At work, I often have to process large geometric data sets. Recently, I have overhauled my geometry pipeline so it is more scalable now and easier to use at the same time. When it comes to geometry data, I usually run into the following problems:
- Data sets come in various formats: Meshes are usually stored as OBJ or PLY. Some data sets are procedurally generated though and have no natural storage format.
- Data sets can be very large: The meshes have between a few thousand up to several hundred million triangles. The largest mesh I had to process has over 900 million triangles.
- Slow algorithms: Some of the algorithms I have to run are rather slow; the easiest solution to speed them up is to run them in parallel. However, memory per thread is usually limited (1-2 GiB per thread), so the meshes need to processed in small chunks.
Given this problems, I've recently come up with a simple solution which resolves them elegantly: Geometry streams and mesh views.
Mesh views are a simple abstraction for geometry data. Instead of passing around the geometry, I use a simple interface which allows for efficient retrieval of per-vertex attributes and connectivity.
The tricky part here is how to make the interface efficient, as calling one virtual function per vertex will definitely result in bad performance. The way the mesh interface works is that the virtual functions only handle batch requests. The client must gather a bunch of requests first, which are then processed with a single function call. Usually, this ends up in a single pass through memory with some stride on the reading side into a tightly packed output buffer.
For non-indexed meshes, the index accessors simply return consecutive indices. This is potentially a waste, but it unifies the handling on the client side and if a non-indexed mesh is later converted into one with shared vertices, clients immediately benefit from reduced memory usage.
Constructing mesh views over various file and data formats is easy; allowing me to create a view onto a PLY file just as easily as onto an OBJ or some other custom in-memory representation.
With mesh views, all geometric data is treated uniformly on the client side. What's missing is a geometry format which is compact, easy to create and consume, handles large data sets easily and allows for efficient processing.
What I ended up with is geometry streams: A geometry stream is a stream of geometry chunks, and each chunk is a block of geometry with additional per-chunk attributes. Each geometry chunk is completely independent of all others in a stream. There is no special header information which starts a stream; rather, a stream consists simply of chunks concatenated one after another.

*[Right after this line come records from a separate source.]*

Context: an optimization exercise on an open-source flow, tuned for small area. The choices shown serve that exercise and are no tape-out recipe.
At most, simulation tests tie the RTL to the original design; equivalence was not proved.
Function not checked in run 1: the RTL went through the layout flow alone.
Power and IR drop assume default switching activity.

## flow/design.v (module list and top-level ports; edited modules follow where they fit)
// module p_fa: 4 lines
// module p_ha: 4 lines
// module p_nand2: 3 lines
// module p_nor2: 3 lines
// module p_or2: 3 lines
// module p_inv: 3 lines
// module p_xor2: 3 lines
// module p_xnor2: 3 lines
// module p_xor3: 3 lines
// module p_and2: 3 lines
// module p_andn: 3 lines
// module p_a222oi: 3 lines
// module magnitude_wrapper: 1052 lines
module magnitude_wrapper(
	input aclk,
	input aresetn,
	input s_i_data_valid,
	output reg s_o_data_ready,
	input [31:0] s_i_data,
	output reg m_o_data_valid,
	input m_i_data_ready,
	output [31:0] m_o_data
    );
  // ...
==> flow/flow/run.sh <==
#!/bin/bash
# Standard layout, but the port buffers are the smallest plain buffer and
# the clock tree uses smaller buffers without dummy loads.
set -euo pipefail
export BUFFER_PORTS_ARGS="-buffer_cell sky130_fd_sc_hd__buf_1"
export CTS_ARGS="-sink_clustering_enable -repair_clock_nets -dont_use_dummy_load -buf_list sky130_fd_sc_hd__clkbuf_8"
bash standard.sh finish > standard_flow.log 2>&1
==> flow/standard.sh <==
#!/bin/bash
# synth_recipe.tcl (not shown) runs the flow's synth.tcl, then flattens the netlist and writes it again
# the make line also repeats each setting of config.mk as NAME=value (left out here)
make -C /OpenROAD-flow-scripts/flow DESIGN_CONFIG=/design/flow/config.mk WORK_HOME=/design/flow/orfs CLKGATE_MAP_FILE= SYNTH_SCRIPT=/design/flow/synth_recipe.tcl "${@:-finish}"
==> flow/config.mk <==
export PLATFORM = sky130hd
export DESIGN_NAME = magnitude_wrapper
export DESIGN_NICKNAME = magnitude_wrapper
export VERILOG_FILES = /design/flow/design.v
export SDC_FILE = /design/flow/constraint.sdc
export NUM_CORES = 4
export LEC_CHECK = 0
export CAP_MARGIN = 20
export CORE_MARGIN = 2
export CORE_UTILIZATION = 65
export SLEW_MARGIN = 20
export SYNTH_HIERARCHICAL = 1
export SYNTH_MINIMUM_KEEP_SIZE = 0
==> flow/constraint.sdc <==
create_clock -name core_clock -period 10.0 [get_ports {aclk}]
set_input_delay 2.0000 -clock core_clock [delete_from_list [all_inputs] [get_ports {aclk}]]
set_output_delay 2.0000 -clock core_clock [all_outputs]
set_load 0.01 [all_outputs]
==> reports/metrics.csv, run 1 <==
stage,metric,value,unit
run_status,status,finished clean,
timing,slew_violations,0,
timing,hold_ws,0.397,ns
setup_path,r2r_slack,1.19,ns
clocking,cts_resized,0,
setup_path,path_class,input port to flop,
cells_and_area,drive_above_1_share,0.0644,
synthesis,async_reset_ff_frac,0,
synthesis,synth_top_cells_by_count,"fa_1, nand2_1, dfxtp_1",
global_route,antenna_found_initial,0,
global_route,grt_start_max_net_pins,21,
cells_and_area,area_delta_synth_final,9.42,%
cells_and_area,seq_cell_count,107,
cells_and_area,area_dominant_class,multi-input combinational cells,
drt,drc,0,
job,cap_violations,0,
timing,timing.final.hold_violations,0,
drt,top_layer_used,met4,
power_and_ir_drop,ir_drop,0.000237,V
power_and_ir_drop,total_power,0.00324,W
cells_and_area,multi_input_area_share,0.574,
synthesis,synth_top_area_frac,0.375,
timing,tns,0,ns
synthesis,yosysWarnings,7,
synthesis,yosysMostFrequentCell,fa_1,
synthesis,synth_compound_area_frac,0.0742,
die,start_util,0.664,
clocking,clock_sinks,107,
timing,slew_headroom,0.336,
cells_and_area,reg.largest.list,"cq: 32 flops, pn: 32 flops",
power_and_ir_drop,power_leader,combinational logic,
power_and_ir_drop,p_seq_frac,0.222,
global_route,track_usage,0.346,
clocking,htree_levels,3,
die,core_area,10800,um2
cells_and_area,fillers,794,
synthesis,syn_area,7200,um2
global_route,gr-usage-met3,0.120,
placed_design,gp_congestion,0.992,
synthesis,yosysTopAreaCell,fa_1,
power_and_ir_drop,power_clock,0.000218,W
synthesis,synthMuxAreaShare,0,
Source: an optimization exercise on an open RTL-to-GDS flow (aim: small area). Production flows keep margins and buffers that such runs may drop. The RTL was checked by simulation tests, not by an equivalence proof against the original design. No activity file was given, so power comes from the tool's default toggle rates.

the reference run:
==> flow/design.v <==
module syncfifo_axis
    #(
    parameter DATA_WIDTH      = 32,
    parameter FIFO_DEPTH      = 8                
    )(
    input  logic                            s_aclk,
    input  logic                            s_aresetn,
    input  logic [DATA_WIDTH-1:0]           s_axis_tdata,
    input  logic                            s_axis_tvalid,
    output logic                            s_axis_tready,
    output logic [DATA_WIDTH-1:0]           m_axis_tdata,
    output logic                            m_axis_tvalid,
    input  logic                            m_axis_tready
    );
    localparam int ADDR_WIDTH   = $clog2(FIFO_DEPTH);
    logic [ADDR_WIDTH-1:0] cnt;
    logic write, read, pending;
    logic [DATA_WIDTH-1:0] bram [FIFO_DEPTH];
    assign pending       = (cnt != '0);
    assign s_axis_tready = (cnt != '1);
    assign write = s_axis_tvalid & s_axis_tready;
    assign read  = pending & (~m_axis_tvalid | m_axis_tready);
    always_comb begin
        m_axis_tdata = '0;
        for (int i = 0; i < FIFO_DEPTH; i++)
            m_axis_tdata = m_axis_tdata | (bram[i] & {DATA_WIDTH{cnt == i}});
    end
    always_ff @(posedge s_aclk)
        if (write) begin
            bram[0] <= s_axis_tdata;
            for (int i = 1; i < FIFO_DEPTH; i++)
                bram[i] <= bram[i-1];
        end
    always_ff @(posedge s_aclk) begin
        if (~s_aresetn) begin
            m_axis_tvalid   <= '0;
            cnt             <= '0;
        end else begin
            if (write && !read)
                cnt         <= cnt + 1'b1;
            else if (read && !write)
                cnt         <= cnt - 1'b1;
            m_axis_tvalid   <= pending | (m_axis_tvalid & ~m_axis_tready);
        end
    end
endmodule
This design comes from an exercise in tuning for a short achievable clock period and few clock cycles on the open sky130 flow, not from production work. In this exercise RTL edits were held to simulation tests only and were not proved equivalent to the original. Power is estimated from default activity; no workload was simulated.

**flow/config.mk**
```make
export PLATFORM = sky130hd
export DESIGN_NAME = in_order_cpu
export DESIGN_NICKNAME = in_order_cpu
export VERILOG_FILES = /design/flow/design.v
export SDC_FILE = /design/flow/constraint.sdc
export NUM_CORES = 4
export LEC_CHECK = 0
export CAP_MARGIN = 20
export CORE_MARGIN = 2
export CORE_UTILIZATION = 58
export SLEW_MARGIN = 20
```
**flow/constraint.sdc**
```tcl
create_clock -name core_clock -period 10.5 [get_ports {clk}]
set_input_delay 2.1000 -clock core_clock [delete_from_list [all_inputs] [get_ports {clk}]]
set_output_delay 2.1000 -clock core_clock [all_outputs]
set_load 0.01 [all_outputs]
```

This makes it trivial to process streams in parallel and merge the results. On all operating systems I care about, I can directly write individual chunks from multiple threads -- the final ordering inside the file will be undefined, but this hasn't been a problem so far. Removing or skipping chunks in a stream is also efficient.
For the on-disk format, I'm using a minimal header followed by a dictionary which stores per-chunk attributes. A dictionary makes versioning much simpler; instead of changing the file format, I just add new attributes. This is similar to how a protobuf implementation would work, but it's even easier as the keys are human-readable and can be easily inspected if necessary.
Geometry chunks can contain indexed meshes, but the most common use is just a list of triangles without shared vertices. This usually results in a slightly larger memory use than necessary, but makes processing trivial. Most of the time, the vertices are very small, containing only position and maybe normals, and by adding some compression, shared vertices are just compressed away. I'm a big fan of LZ4, an extremely fast compression method which gives reasonably good compression rates. For archival use, I simply use the high-compression mode, which further reduces memory usage but results in much slower processing. This can be easily offset though by processing each chunk in parallel.
Of course, I can construct a mesh view for each geometry chunk, so the fact that I'm using them is transparent to all clients. Both the mesh views and the geometry streams have dramatically changed how I process geometry data. Compared to loading an .OBJ, loading from a geometry stream is roughly 10x faster while using less disk space, and by converting all data into geometry streams, I can skip lots of checks in the various importers and move them to geometry stream filters.
Overall, I'm very happy with the results and I expect to build all my processing algorithms in the future to work on streams and view exclusively. Some stuff that I have to implement are re-indexing triangle soups to verify whether it helps for regular and procedural geometry and how to store and expose adjacency information.